> **THE DATA**:
________________________________________
**config.mk**
```make
export PLATFORM = sky130hd
export DESIGN_NAME = pulse_meter
export DESIGN_NICKNAME = d
export VERILOG_FILES = /design/src/rtl/pulse_meter.sv
export SDC_FILE = /design/constraint.sdc
export NUM_CORES = 1
export LEC_CHECK = 0
export CAP_MARGIN = 20
export CORE_MARGIN = 2
export CORE_UTILIZATION = 60
export CTS_CLUSTER_SIZE = 24
export DETAILED_ROUTE_END_ITERATION = 7
export DONT_BUFFER_PORTS = 1
export PLACE_DENSITY = 0.76
export SKIP_CTS_REPAIR_TIMING = 1
export SYNTH_ARGS = -nofsm -noshare
export SYNTH_HDL_FRONTEND = slang
export SYNTH_SLANG_ARGS = --single-unit
```
**constraint.sdc**
```tcl
create_clock -name clk -period 2.7 [get_ports clk]
set_clock_uncertainty 0.2 [all_clocks]
set_input_delay 0.81 -clock clk [delete_from_list [all_inputs] [get_ports clk]]
set_output_delay 0.81 -clock clk [all_outputs]
set_load 0.005 [all_outputs]
```
**src/rtl/pulse_meter.sv**
```systemverilog
// pulse_meter
//   Measures each full period of a single-bit pulse train in clk cycles.
//   Reports the high time, the low time and the total period once per
//   completed period, at the rising edge that closes it. The partial period
//   seen after enabling is never reported.
//
// Configuration macro: PULSE_METER_SYNC_EN
//   Defined   : two-flop synchronizer in front of the input stage, for an
//               'in' that is asynchronous to clk (adds 2 cycles of latency,
//               widths unchanged).
//   Undefined : 'in' must be synchronous to clk; no synchronizer is built.
//
// Ports
//   clk        in   1             system clock
//   nrst       in   1             synchronous active-low reset
//   ena        in   1             measurement enable; 0 forces IDLE
//   in         in   1             pulse train under measurement
//   high_width out  CNTR_WIDTH    cycles 'in' was high in last completed period
//   low_width  out  CNTR_WIDTH    cycles 'in' was low in last completed period
//   period     out  CNTR_WIDTH+1  high_width + low_width, full precision
//   overflow   out  1             a counter saturated during last reported period
//   meas_valid out  1             1-cycle strobe: results updated this cycle
//   busy       out  1             state != IDLE
module pulse_meter #(
  parameter int CNTR_WIDTH = 16
) (
  input  logic                  clk,
  input  logic                  nrst,
  input  logic                  ena,
  input  logic                  in,
  output logic [CNTR_WIDTH-1:0] high_width,
  output logic [CNTR_WIDTH-1:0] low_width,
  output logic [CNTR_WIDTH:0]   period,
  output logic                  overflow,
  output logic                  meas_valid,
  output logic                  busy
);

  typedef enum logic [1:0] {
    IDLE = 2'd0,
    SYNC = 2'd1,
    HIGH = 2'd2,
    LOW  = 2'd3
  } state_t;

  localparam logic [CNTR_WIDTH-1:0] CNT_MAX = '1;
  localparam logic [CNTR_WIDTH-1:0] CNT_ONE = CNTR_WIDTH'(1);

  function automatic logic [CNTR_WIDTH-1:0] sat_inc(input logic [CNTR_WIDTH-1:0] v);
    return (v == CNT_MAX) ? v : v + CNT_ONE;
  endfunction

  logic                  in_src;
  logic                  in_d_q, in_prev_q;
  state_t                state_q, state_d;
  logic [CNTR_WIDTH-1:0] hi_q, hi_d, lo_q, lo_d;
  logic                  ovf_q, ovf_d;
  logic [CNTR_WIDTH-1:0] high_width_q, high_width_d, low_width_q, low_width_d;
  logic [CNTR_WIDTH:0]   period_q, period_d;
  logic                  overflow_q, overflow_d;
  logic                  meas_valid_q, meas_valid_d;
  logic                  rise, fall;

`ifdef PULSE_METER_SYNC_EN
  logic sync1_q, sync2_q;

  always_ff @(posedge clk) begin
    if (!nrst) begin
      sync1_q <= 1'b0;
      sync2_q <= 1'b0;
    end else begin
      sync1_q <= in;
      sync2_q <= sync1_q;
    end
  end

  assign in_src = sync2_q;
`else
  assign in_src = in;
`endif

  assign rise = in_d_q & ~in_prev_q;
  assign fall = ~in_d_q & in_prev_q;

  always_comb begin
    state_d      = state_q;
    hi_d         = hi_q;
    lo_d         = lo_q;
    ovf_d        = ovf_q;
    high_width_d = high_width_q;
    low_width_d  = low_width_q;
    period_d     = period_q;
    overflow_d   = overflow_q;
    meas_valid_d = 1'b0;

    if (!ena) begin
      // Abort: the running period is dropped, reported results hold.
      state_d = IDLE;
      hi_d    = '0;
      lo_d    = '0;
      ovf_d   = 1'b0;
    end else begin
      unique case (state_q)
        IDLE: state_d = SYNC;
        SYNC: begin
          if (rise) begin
            state_d = HIGH;
            hi_d    = CNT_ONE;
            lo_d    = '0;
            ovf_d   = 1'b0;
          end
        end
        HIGH: begin
          if (fall) begin
            state_d = LOW;
            lo_d    = CNT_ONE;
          end else if (in_d_q) begin
            hi_d = sat_inc(hi_q);
            if (hi_q == CNT_MAX) ovf_d = 1'b1;
          end
        end
        LOW: begin
          if (rise) begin
            // The rise closing this period also opens the next one.
            high_width_d = hi_q;
            low_width_d  = lo_q;
            period_d     = {1'b0, hi_q} + {1'b0, lo_q};
            overflow_d   = ovf_q;
            meas_valid_d = 1'b1;
            state_d      = HIGH;
            hi_d         = CNT_ONE;
            lo_d         = '0;
            ovf_d        = 1'b0;
          end else if (!in_d_q) begin
            lo_d = sat_inc(lo_q);
            if (lo_q == CNT_MAX) ovf_d = 1'b1;
          end
        end
      endcase
    end
  end

  always_ff @(posedge clk) begin
    if (!nrst) begin
      in_d_q       <= 1'b0;
      in_prev_q    <= 1'b0;
      state_q      <= IDLE;
      hi_q         <= '0;
      lo_q         <= '0;
      ovf_q        <= 1'b0;
      high_width_q <= '0;
      low_width_q  <= '0;
      period_q     <= '0;
      overflow_q   <= 1'b0;
      meas_valid_q <= 1'b0;
    end else begin
      in_d_q       <= in_src;
      in_prev_q    <= in_d_q;
      state_q      <= state_d;
      hi_q         <= hi_d;
      lo_q         <= lo_d;
      ovf_q        <= ovf_d;
      high_width_q <= high_width_d;
      low_width_q  <= low_width_d;
      period_q     <= period_d;
      overflow_q   <= overflow_d;
      meas_valid_q <= meas_valid_d;
    end
  end

  assign high_width = high_width_q;
  assign low_width  = low_width_q;
  assign period     = period_q;
  assign overflow   = overflow_q;
  assign meas_valid = meas_valid_q;
  assign busy       = (state_q != IDLE);

endmodule
```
________________________________________
> **TRY IT**: Report the number of lines in the listing above that hold the word "busy", and give no other text.

> **TASK SOLUTION**: 3